Sunday, November 7, 2010

Robot

Every day the future arrives and it seems pretty much like the thousands of days that have gone before. Instead of the flying cars we were promised, we get traffic nightmares as cities try to add one more lane to the already congested freeways. And Dick Tracy’s wristwatch with the two-way communication to headquarters pales in comparison to any throwaway cell phone used by fourth graders with permissive parents, but we don't seem better off as a species just because we are talking more.

“But, Matt,” you say as though I were in the room, “aren’t cell phones the modern day equivalent of the Star Trek communicator? Aren’t the Robomow automatic lawn mower and the Roomba autonomous robotic vacuum cleaner the next step in human evolution? Now we can just sit around with TV images being displayed directly onto our video display goggles.”

No. And no. No, no, no! We don’t have food replicators or the ability to transport solid matter from one place to another. Captain Kirk and the Jetsons were lying to us. Our space station barely has enough room for grown men and women to maneuver comfortably. Every time they talk to us from space they are crammed together and look like five or six people trying to use a single-seat outhouse.

The idea of technology making our lives futuristic, culminating in the personal robot servant that roles around on one wheel answering our every beck and call, has not happened, and it never will. We are going to sit on this planet for some time to come (I’ll go out on a limb and predict that we are going to sit on this planet until we are extinct) and find joy in simple things that seem futuristic, like cruise control, web cams, and robotic litter boxes for pampered cats.

The rest is a pipe dream, good for science fiction movies but nothing else. Certainly not for how people should plan to live out the rest of their days.

Advancements will continue as scientists and explorers and inventors tinker with existing knowledge and expectations, but not on the order of the flying car. If we can’t even manage two-dimensional travel without coming up with new psychological afflictions like “road rage,” there’s no way we could successfully deal with adding “up” to our choices of “left” and “right.”

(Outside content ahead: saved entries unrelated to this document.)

[src/rtl/uart_tx_fifo_cfg_pkg.sv]
// Shared encodings for the configurable buffered UART transmitter:
// parity mode codes and the framer state type.
package uart_tx_fifo_cfg_pkg;

  localparam logic [1:0] PAR_NONE = 2'b00;
  localparam logic [1:0] PAR_EVEN = 2'b01;
  localparam logic [1:0] PAR_ODD  = 2'b10;

  typedef enum logic [2:0] {
    IDLE,
    START,
    DATA,
    PARITY,
    STOP
  } tx_state_t;

  // Mode 2'b11 is reserved and behaves like "no parity".
  function automatic logic parity_on(input logic [1:0] mode);
    return (mode == PAR_EVEN) || (mode == PAR_ODD);
  endfunction

endpackage

[src/rtl/uart_tx_fifo_cfg_fifo.sv]
// First-word-fall-through FIFO with occupancy count. A push is accepted when
// full if a pop happens in the same cycle, so the slot being freed is reused.
module uart_tx_fifo_cfg_fifo #(
  parameter int B = 8,
  parameter int W = 4
) (
  input  logic         clk,
  input  logic         reset,
  input  logic         wr,
  input  logic         rd,
  input  logic [B-1:0] w_data,
  output logic [B-1:0] r_data,
  output logic         full,
  output logic         empty,
  output logic [W:0]   count
);

  localparam int DEPTH = 2 ** W;

  logic [B-1:0] mem [DEPTH];
  logic [W-1:0] wr_ptr;
  logic [W-1:0] rd_ptr;
  logic         push;
  logic         pop;

  assign pop    = rd && !empty;
  assign push   = wr && (!full || pop);
  assign full   = (count == (W+1)'(DEPTH));
  assign empty  = (count == '0);
  assign r_data = mem[rd_ptr];

  always_ff @(posedge clk) begin
    if (reset) begin
      wr_ptr <= '0;
      rd_ptr <= '0;
      count  <= '0;
    end else begin
      if (push) wr_ptr <= wr_ptr + 1'b1;
      if (pop)  rd_ptr <= rd_ptr + 1'b1;
      if (push && !pop)      count <= count + 1'b1;
      else if (pop && !push) count <= count - 1'b1;
    end
  end

  // Storage needs no reset; only the pointers define what is valid.
  always_ff @(posedge clk) begin
    if (push) mem[wr_ptr] <= w_data;
  end

endmodule

[src/rtl/uart_tx_fifo_cfg.sv]
// Buffered UART transmitter with run-time baud divisor, parity and stop-bit
// count. Framing settings are captured per frame when it leaves the FIFO.
module uart_tx_fifo_cfg
  import uart_tx_fifo_cfg_pkg::*;
#(
  parameter int DBITS = 8,
  parameter int W     = 4,
  parameter int DIV_W = 16
) (
  input  logic             clk,
  input  logic             reset,
  input  logic             wr,
  input  logic [DBITS-1:0] w_data,
  input  logic             en,
  input  logic [DIV_W-1:0] baud_div,
  input  logic [1:0]       parity_mode,
  input  logic             stop2,
  output logic             full,
  output logic             empty,
  output logic [W:0]       count,
  output logic             busy,
  output logic             tx_done,
  output logic             tdo
);

  localparam int IDX_W = $clog2(DBITS);

  tx_state_t        state_q, state_d;
  logic [DIV_W-1:0] cnt_q, cnt_d;
  logic [IDX_W-1:0] bit_q, bit_d;
  logic [DBITS-1:0] shift_q, shift_d;
  logic             par_q, par_d;
  logic [DIV_W-1:0] div_q, div_d;
  logic [1:0]       pmode_q, pmode_d;
  logic             stop2_q, stop2_d;
  logic             stop_q, stop_d;
  logic             done_q, done_d;
  logic             pop;
  logic             start_frame;
  logic             tick;
  logic [DBITS-1:0] head;

  uart_tx_fifo_cfg_fifo #(
    .B (DBITS),
    .W (W)
  ) u_fifo (
    .clk    (clk),
    .reset  (reset),
    .wr     (wr),
    .rd     (pop),
    .w_data (w_data),
    .r_data (head),
    .full   (full),
    .empty  (empty),
    .count  (count)
  );

  assign tick = (cnt_q == div_q - 1'b1);

  always_comb begin
    state_d     = state_q;
    cnt_d       = cnt_q;
    bit_d       = bit_q;
    shift_d     = shift_q;
    par_d       = par_q;
    div_d       = div_q;
    pmode_d     = pmode_q;
    stop2_d     = stop2_q;
    stop_d      = stop_q;
    done_d      = 1'b0;
    pop         = 1'b0;
    start_frame = 1'b0;

    if (state_q != IDLE) cnt_d = tick ? '0 : cnt_q + 1'b1;

    case (state_q)
      IDLE: start_frame = en && !empty;
      START: begin
        if (tick) begin
          state_d = DATA;
          bit_d   = '0;
        end
      end
      DATA: begin
        if (tick) begin
          shift_d = shift_q >> 1;
          if (bit_q == IDX_W'(DBITS - 1)) begin
            state_d = parity_on(pmode_q) ? PARITY : STOP;
            stop_d  = 1'b0;
          end else begin
            bit_d = bit_q + 1'b1;
          end
        end
      end
      PARITY: begin
        if (tick) begin
          state_d = STOP;
          stop_d  = 1'b0;
        end
      end
      default: begin
        if (tick) begin
          if (stop2_q && !stop_q) begin
            stop_d = 1'b1;
          end else begin
            done_d      = 1'b1;
            start_frame = en && !empty;
            if (!start_frame) state_d = IDLE;
          end
        end
      end
    endcase

    // A new frame latches its own copy of the line settings, so the host may
    // reprogram them at any time without corrupting the frame in flight.
    if (start_frame) begin
      pop     = 1'b1;
      state_d = START;
      cnt_d   = '0;
      shift_d = head;
      par_d   = (parity_mode == PAR_ODD) ? ~^head : ^head;
      div_d   = (baud_div == '0) ? DIV_W'(1) : baud_div;
      pmode_d = parity_mode;
      stop2_d = stop2;
    end
  end

  always_ff @(posedge clk) begin
    if (reset) begin
      state_q <= IDLE;
      cnt_q   <= '0;
      bit_q   <= '0;
      shift_q <= '0;
      par_q   <= 1'b0;
      div_q   <= DIV_W'(1);
      pmode_q <= PAR_NONE;
      stop2_q <= 1'b0;
      stop_q  <= 1'b0;
      done_q  <= 1'b0;
    end else begin
      state_q <= state_d;
      cnt_q   <= cnt_d;
      bit_q   <= bit_d;
      shift_q <= shift_d;
      par_q   <= par_d;
      div_q   <= div_d;
      pmode_q <= pmode_d;
      stop2_q <= stop2_d;
      stop_q  <= stop_d;
      done_q  <= done_d;
    end
  end

  always_comb begin
    case (state_q)
      IDLE:    tdo = 1'b1;
      START:   tdo = 1'b0;
      DATA:    tdo = shift_q[0];
      PARITY:  tdo = par_q;
      default: tdo = 1'b1;
    endcase
  end

  assign busy    = (state_q != IDLE);
  assign tx_done = done_q;

endmodule
[config.mk]
export PLATFORM = sky130hd
export DESIGN_NAME = uart_tx_fifo_cfg
export DESIGN_NICKNAME = d
export VERILOG_FILES = /design/src/rtl/uart_tx_fifo_cfg_pkg.sv /design/src/rtl/uart_tx_fifo_cfg_fifo.sv /design/src/rtl/uart_tx_fifo_cfg.sv
export SDC_FILE = /design/constraint.sdc
export NUM_CORES = 1
export LEC_CHECK = 0
export CORE_MARGIN = 2
export CORE_UTILIZATION = 30
export DETAILED_ROUTE_END_ITERATION = 12
export SLEW_MARGIN = 15
export SYNTH_ARGS = -nofsm -noshare
export SYNTH_HDL_FRONTEND = slang
export SYNTH_HIERARCHICAL = 1
export SYNTH_SLANG_ARGS = --single-unit
[constraint.sdc]
create_clock -name clk -period 7.8 [get_ports clk]
set_input_delay 1.17 -clock clk [delete_from_list [all_inputs] [get_ports clk]]
set_output_delay 1.17 -clock clk [all_outputs]
set_load 0.005 [all_outputs]
### After elaboration in Yosys (flattened, before gate mapping)

Memories as Yosys holds them, arrays and structs flattened. A register that Yosys moved wholly into a read port is not among the register bits.
Index checks and enable logic that the tools add are counted.

| cells by class | value |
|---|---|
| equality and inequality tests | 19 |
| $add $sub $neg | 7 |
| reductions and logical operators | 33 |
| bitwise logic cells | 3 |
| mux-type cells | 38 |

Operators by type and width:

| operator | number |
|---|---|
| $mux 3 | 11 |
| $mux 16 | 2 |
| $mux 8 | 3 |
| $add 16x1->16 const B | 1 |
| $eq 16x16->1 | 1 |
| $logic_not 16->1 | 1 |
| $sub 16x1->16 const B | 1 |
| $mux 1 | 13 |
| $pmux 3 s4 | 1 |
| $mux 5 | 2 |
| $ne 2x2->1 const B | 5 |
| $ne 5x2->1 const B | 2 |
| $reduce_and 5->1 | 2 |
| $add 4x1->4 const B | 2 |
| $mux 4 | 2 |
| $ne 4x1->1 const B | 2 |
| $reduce_and 4->1 | 2 |
| $reduce_bool 2->1 | 4 |
| $reduce_xnor 8->1 | 1 |
| $reduce_xor 8->1 | 1 |
| $eq 3x2->1 const B | 2 |
| $logic_and 1x1->1 | 6 |
| $pmux 1 s3 | 2 |
| $pmux 3 s2 | 1 |
| 20 further kinds | 30 |

| storage, ports and cells | value |
|---|---|
| register bits | 65 |
| memory bits (writable) | 128 |
| memories kept | 1 |
| bits of input ports | 31 |

Memories:

| name | depth | bits a word | rd ports | clocked after memory_dff | wr ports | RTL line | source |
|---|---|---|---|---|---|---|---|
| u_fifo.mem | 16 | 8 | 1 | 1 | 1 | uart_tx_fifo_cfg_fifo.sv:20 | `logic [B-1:0] mem [DEPTH];` |

### Longest topological paths before layout

Gate-level depths: netlist of the first run.

| depth | value |
|---|---|
| depth after elaboration | 14 |
| depth in mapped cells | 20 |
| gate-level depth less buffers | 18 |

### Cells and area by module

Netlist of the first run, hierarchy kept.

Modules (own cells, without submodules):

| module | cells each | sequential area each (um^2) | area an instance (um^2) | times used |
|---|---|---|---|---|
| uart_tx_fifo_cfg_fifo | 311 | 4,184.0 | 5,771.8 | 1 |
| uart_tx_fifo_cfg | 365 | 1,041.0 | 3,150.5 | 1 |

### Worst setup path after synthesis of the first run

No wires, ideal clock.

| timing path | value |
|---|---|
| path type | register to register |
| from | register div_q[0] |
| to | register u_fifo.count[4] |
| arrival | 3.934 ns |
| library setup time | 0.121 ns |
| period minus slack after synthesis | 4.055 ns |
| required time | 7.679 ns |
| setup slack | 3.745 ns |
| path buffers | 2 |
| cell stages (with the launch flop) | 21 |
| path through | dfxtp_1 > buf_6 > inv_1 > ha_1 > nor3b_2 > nand4_1 > a21boi_0 > o21ai_2 > nor4_4 > a31oi_4 > buf_6 > inv_2 > o31ai_4 > inv_1 > ha_1 > inv_1 > ha_1 > a21oi_1 > a211oi_1 > a31oi_1 > mux2_2 |

| on the way | value |
|---|---|
| word-level cells in the longest chain between the ends | 11 |

RTL lines:

| what | RTL line | source |
|---|---|---|
| from (decl) | uart_tx_fifo_cfg.sv:33 | `logic [DIV_W-1:0] div_q, div_d;` |
| from (signal assigned) | uart_tx_fifo_cfg.sv:146 | `div_q <= div_d;` |
| $sub 16x1->16 (*) | uart_tx_fifo_cfg.sv:58 | `assign tick = (cnt_q == div_q - 1'b1);` |
| $eq 16x16->1 (*) | uart_tx_fifo_cfg.sv:58 |  |
| $mux 1 (*) | uart_tx_fifo_cfg.sv:102 | `if (tick) begin` |
| $pmux 1 s2 (*) | uart_tx_fifo_cfg.sv:76 | `case (state_q)` |
| $mux 1 (*) | uart_tx_fifo_cfg.sv:116 | `if (start_frame) begin` |
| via pop | uart_tx_fifo_cfg.sv:38 | `logic pop;` |
| $logic_and 1x1->1 (*) | uart_tx_fifo_cfg_fifo.sv:26 | `assign pop = rd && !empty;` |
| $logic_or 1x1->1 (*) | uart_tx_fifo_cfg_fifo.sv:27 | `assign push = wr && (!full \|\| pop);` |
| $logic_and 1x1->1 (*) | uart_tx_fifo_cfg_fifo.sv:27 |  |
| via u_fifo.push | uart_tx_fifo_cfg_fifo.sv:23 | `logic push;` |
| $logic_not 1->1 | uart_tx_fifo_cfg_fifo.sv:41 | `else if (pop && !push) count <= count - 1'b1;` |
| $logic_and 1x1->1 | uart_tx_fifo_cfg_fifo.sv:41 |  |
| $reduce_bool 2->1 (no source line) | -- |  |
| to (signal assigned) | uart_tx_fifo_cfg_fifo.sv:40 | `if (push && !pop) count <= count + 1'b1;` |
| to (signal assigned) | uart_tx_fifo_cfg_fifo.sv:41 |  |
| to (decl) | uart_tx_fifo_cfg_fifo.sv:15 | `output logic [W:0] count` |

The timed path passes the listed nets; every way through them passes the cells marked *.
A chain may end at the register's enable or synchronous reset.

### Worst setup path after layout of the first run

Ends and elaborated chain as after synthesis.

==> metrics, run 1 <==
Layout area overhead 15.8%; CTS Hold Bufs 0; Detail Placement HPWL between 10 and 15 mm; Power Total around 3.2 mW; Max Clk Rate roughly 230 MHz; antenna cells 0; Yosys warning total 6; Sw Ratio 34.4%; clock root buffer clkbuf_16; Post-Syn Area a little under 9000 µm²; post-cts resize count 0; gr ovfl total 0; CP Launch Type flop; Die H between 150 and 200 µm; top cell type's share of synthesized area 43.1%; CTS tree yes; drt initial violations ~330; setup_tns 0 ps; routed len/inst 17.0 µm; Syn Inst Count 676; Net Sw Power about 1.1 mW; clk_lat worst skew around 440 ps; CORE AREA 29500 µm²; # H-tree levels 4; Distinct cells, synth slightly below 70; Max-Cap Viols 0; Rows between 60 and 70; DRC 0; Num CTS Buffers 17; PD cells 308 nW/µm²; cell taking the most area after synthesis edfxtp_1; initial antenna violation count 0; leakage approximately 3.4 nW; Setup-failing EPs final 0; Reg power frac 40.3%; WP data arrival 4680 ps; final worst path period share 55.7%; post-CTS setup buffer count 0; vias 5358; Setup crit end kind flop; VDD IR max ~0.00015 V; syn_nets 721; Main synth FF type edfxtp_1; sequential share of the synthesized area 58.6%; final WL 18.9 mm; IO buf count 40; crit path time final around 4300 ps; gr usage total roughly 12%; most common cell after layout, fill and taps aside edfxtp_1; Clk pin slew, worst setup/hold paths ~80 ps; via-per-instance ratio approximately 4.8; Comb power frac 30.0%; cell types occupying the most area after synthesis edfxtp_1 43%, dfxtp_1 15%, mux4_2 8.1%; CP required between 8000 and 9000 ps; clock skew between 15 and 20 ps; Nets 750; HP Class flop to flop; RSZ-0062 raised after global routing no; io pins 41; Pre-antenna DRT Iters 4; clock power share around 30%; reg2reg setup slack between 3000 and 4000 ps; Seq cells post-synth about 200; clock sinks approximately 200; antenna viol nets, final 0; commonest non-fill, non-tap cells in the layout 128 x edfxtp_1, 67 x dfxtp_1, 66 x nor2_1; DIE AREA approximately 31000 µm²; Initial Util between 30% and 40%; asr flop ratio synth 0%; first-pass GRT wire length about 30 mm; critical path class flop to flop; Slew @ Worst Pin 1160 ps; Die Width about 180 µm; relative slew slack between 20% and 30%; outcome complete, no violations; share of cells above drive strength 1 between 10% and 20%; largest net degree at the start of global routing 63; number of global-route vias before repair between 5000 and 6000; Placer Congestion 0.739; Hold Violations, Final 0; number of synthesized flops with an enable pin 128; Power Internal between 2 and 2.5 mW; Final Max Slew Viols 0; syn_area_per_cell between 10 and 15 µm²; worst-path maximum fanout 9; CTS max path bufs 2
-- critical path: stages (launching register included) --
cell and delay [ps]:
dfxtp_1 410, inv_1 90, ha_1 240, nor3b_2 460
nand4_1 200, o31ai_1 290, nand4_1 180, nor4_4 390
a31oi_4 140, inv_2 220, o31ai_4 120, inv_1 80
ha_1 160, inv_1 100, ha_1 330, a21oi_1 190
a211oi_1 100, a31oi_1 180, mux2_2 350
-- per-layer routing --
metal  wire length [µm]  track usage, %  share of wire [%]
met1               8860            16.9                 47
met3                599            2.41                3.2
met2               9190            20.4                 49
met5                  0               0                  0
met4                201            3.55                1.1
-- kinds of logic after synthesis --
| family | synth area share, % |
|---|---|
| flip-flops | 58.6 |
| adder cells (fa/ha/maj) | 2.05 |
| XOR/XNOR | 4.91 |
| multiplexers | 10.7 |
| buffers and inverters | 2.61 |
| AO/OA/AOI/OAI | 8.19 |
| AND/OR/NAND/NOR | 13.0 |
-- power by group through the flow --
stage | clock [mW] | combinational [mW] | sequential (mW)
2_1_floorplan | 0 | 0.783 | 1.26
3_3_place_gp | 0 | 0.953 | 1.30
3_5_place_dp | 0 | 0.962 | 1.31
4_1_cts | 0.970 | 0.965 | 1.28
5_1_grt | 1.01 | 1.06 | 1.29
6_report | 0.945 | 0.954 | 1.28
-- state kept, by name (all words and copies together), names as in the netlist, 2 cells and up, named ones only --
register       cells
u_fifo/mem       128
cnt_q             16
div_q             16
shift_q            8
u_fifo/count       5
u_fifo/rd_ptr      4
u_fifo/wr_ptr      4
bit_q              3
state_q            3
pmode_q            2
-- cells in the mapped netlist, types with 4 or more instances --
cell	instances
a211o_1	9
a21oi_1	17
a22oi_1	16
buf_2	8
clkbuf_1	20
dfxtp_1	69
edfxtp_1	128
ha_1	13
inv_1	14
mux2i_1	21
mux4_2	32
nand2_1	30
nand2b_1	14
nand3_1	16
nand3b_1	15
nand4_1	5
nor2_1	66
nor2b_1	7
nor3_1	16
nor4_1	8
o211ai_1	4
o21ai_0	22
xnor2_1	29
xor2_1	21
-- through the flow --
| step | hold slack (ps) | util, % | instance area [µm²] | setup WS (ps) | std cells |
|---|---|---|---|---|---|
| after global placement | 456 | 32.8 | 9680 | 3550 | 1076 |
| final | 476 | 35.0 | 10300 | 3450 | 1108 |
| after global routing | 498 | 35.0 | 10300 | 3000 | 1108 |
| after CTS | 477 | 35.0 | 10300 | 3430 | 1108 |
| after detailed placement | 462 | 32.8 | 9680 | 3460 | 1076 |
| after floorplan | 442 | - | 8920 | 3750 | 676 |
-- final cells by class --
class / instances / area [µm²]
inverter: 16 / 60.1
clock inverter: 15 / 225
clock buffer: 17 / 425
multi-input combinational: 427 / 3460
timing repair buffer: 46 / 440
tap: 390 / 488
fill: 2870 / 19100
sequential: 197 / 5230
-- final timing paths --
check | startpoint | endpoint | depth (start not counted)
worst max-delay path | div_q[0] | u_fifo/count[4] | 18
worst min register to register | shift_q[7] | shift_q[7] | 2
worst min-delay path | shift_q[7] | shift_q[7] | 2
worst max register to register | div_q[0] | u_fifo/count[4] | 18
Power figures use the tool's default switching activity.
==> inputs of run 2 (changes only) <==
clock period = 4.1 ns   (was 7.8 ns; I/O delays follow)
==> run 2 against run 1 <==
  * Largest cell class unchanged
  * Critical endpoint unchanged
  * Critical path depth is 1 lower
  * Sequential share of layout area is 0.52 points lower
  * Sequential power is 92% higher
  * Count of clock-buffer cells in the layout is 2 higher
  * Register-to-register slack worse by 3200 ps
  * Setup slack worse by 3200 ps
  * Clock power is 71% higher
  * Wire length is 0.89% lower
  * First-iteration DRC count is 28% higher
  * Fmax is 13% higher
  * Final cell count is 1.7% higher
==> metrics, run 2 (synthesis results as in run 1) <==
outcome complete, no violations; gr usage total between 10% and 20%; Num CTS Buffers 17; hold path depth 2; R2R cell count 17; WP data arrival 4170 ps; Reg-to-Reg Start div_q[2]; DRC 0; critical path class flop to flop; number of global-route vias before repair roughly 5400; leakage approximately 3.4 nW; initial antenna violation count 0; Slew @ Worst Pin approximately 920 ps; Critical Path Slowest Stage Cell nor4_4; crit path time final 3850 ps; CP required 4420 ps; IO buf count 40; final worst path period share a little over nine tenths; Most flops, register u_fifo/mem; Nets 769; Hold Violations, Final 0; Rows 63; Max Clk Rate ~260 MHz; Hold EP shift_q[7]; Clk pin slew, worst setup/hold paths about 70 ps; PD cells between 500 and 600 nW/µm²; CP Launch Type flop; worst-path maximum fanout 9; commonest non-fill, non-tap cells in the layout 128 x edfxtp_1, 66 x nor2_1, 65 x dfxtp_1; Pre-antenna DRT Iters 4; via-per-instance ratio roughly 4.8; Worst R2R End u_fifo/count[4]; Setup-failing EPs final 0; drt initial violations ~430; Layout area overhead 17.1%; Top Registers u_fifo/mem (128), cnt_q (16), div_q (16); max reg flops between 100 and 150; routed len/inst 16.6 µm; placed cells roughly 1100; CTS max path bufs 2; Detail Placement HPWL ~12 mm; clock root buffer clkbuf_16; # H-tree levels 4; Max-Cap Viols 0; multi-input combinational cell area about 3500 µm²; Setup crit end kind flop; Placer Congestion roughly 0.76; Die Width ~180 µm; clk_lat worst skew 430 ps; relative slew slack roughly two fifths; setup_tns 0 ps; vias roughly 5400; CP max stage delay slightly above 400 ps; fin cells approximately 1100; Hold Startpoint shift_q[7]; clock sinks a little under 200; fill count 2873; crit path cell chain nor4_4 > buf_4 > mux2_2 > o311ai_2 > o21ai_2 > nor4_4 > a31oi_4 > clkinv_4 > o31ai_4 > inv_1 > ha_1 > inv_2 > fa_1 > nand3_1 > a211oi_1 > a31oi_1 > mux2_2; DIE AREA about 31000 µm²; clock skew around 12 ps; CTS tree yes; Initial Util a little under a third; io pins 41; Final Max Slew Viols 0; Worst Slack Setup Final 254 ps; Die H roughly 180 µm; reg2reg setup slack ~250 ps; first-pass GRT wire length 29.9 mm; dpl ws between 50 and 60 ps; share of cells above drive strength 1 roughly 17%; antenna cells 0; CORE AREA 29500 µm²; sequential cell area between 5000 and 6000 µm²; gr ovfl total 0; most common cell after layout, fill and taps aside edfxtp_1; final WL 18.7 mm; largest net degree at the start of global routing between 40 and 50; HP Class flop to flop; antenna viol nets, final 0; VDD IR max approximately 0.00035 V
run 2: per-stage QoR:
step / area, µm² / utilization [%] / hold slack, ps / total power [mW]
finish: 10400 / 35.4 / 468 / 5.99
global route: 10400 / 35.4 / 500 / 6.31
CTS: 10400 / 35.2 / 471 / 6.01
detailed placement: 9810 / 33.3 / 460 / 4.37
global placement: 9810 / 33.3 / 456 / 4.36
floorplan: 8920 / - / 442 / 3.88
run 2: cell type report:
class / count / share of cell area, %
clock inverters: 13 / 1.28
repair buffers: 65 / 5.70
clock buffers: 19 / 4.15
well taps: 390 / 4.67
inverters: 16 / 0.623
flip-flops and latches: 197 / 50.1
multi-input cells: 427 / 33.5
run 2: what timing repair did:
item | in CTS | in global routing
pin swaps | 1 | 3
endpoints found under the setup margin | 1 | 2
hold buffers | 0 | 0
buffers inserted | 1 | 2
gates resized for setup | 1 | 12
hold endpoints to repair | 0 | 0
run 2: worst max-delay path by stage:
stage               slack (ps)     start  cells past startpoint               to
floorplan                   50  div_q[0]                     20  u_fifo/count[4]
global placement           150  div_q[0]                     17  u_fifo/count[4]
detailed placement          60  div_q[0]                     17  u_fifo/count[4]
CTS                          5  div_q[1]                     17  u_fifo/count[4]
global route               -10  div_q[2]                     16  u_fifo/count[4]
finish                     250  div_q[2]                     17  u_fifo/count[4]
run 2: report_power, final:
part	internal [mW]	switching, mW
sequential	2.26	0.195
clock	0.858	0.759
combinational	0.920	0.991
total	4.04	1.95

Similarly, those of you expecting moon colonies and x-ray glasses have to get your noses out of your comic books and take a look at real life. Other than having a curiosity for discovery, we humans are just another life form trying to get food into our mouths and finding shelter in inclement weather. We should be grateful that our grocery store clerks only have to drag our frozen food packages over the bar code reader rather than trying to find an iced-over price tag.

We should also be grateful that there are still people willing to do such an interesting job, but as I’ve been saying for many years, in the future we will still need cab drivers and grocery store clerks and soccer coaches. We will not be populated entirely by highly educated and overpaid computer programmers ever.

Ever.

The day when we can fill the grocery basket and simply walk out the door as a scanner instantly tabulates the cost of each and every item (and accurately deducts the amount from our bank account) is not going to arrive. Don’t waste your time waiting for it.

If I’m right, then, what exactly are we waiting around for? Am I all doom and gloom and waiting for the 21st century equivalent of the Dark Ages?

Well, yes. And no. Mostly no.

As our expectations settle in and we become better able to discern between realistic advancements and science fiction buffoonery (even Captain Kirk occasionally walked into a malfunctioning automatic door), we will realize that we don’t want to relegate what constitutes real life to a bunch of unfeeling machines. We (or at least most of us) will not want to be part of the Matrix.

The point of the future is that there is one. Having the next day arrive, be it sunny or foul weathered, is better than the alternative. In the meantime, the average citizen will have to be happy with the fact that they can buy shampoo and conditioner in the same bottle, and that they can track down old high school chums on a social media platform only to discover why they never kept in touch with old high school chums.

That’s the real future, folks. Forget about the robots.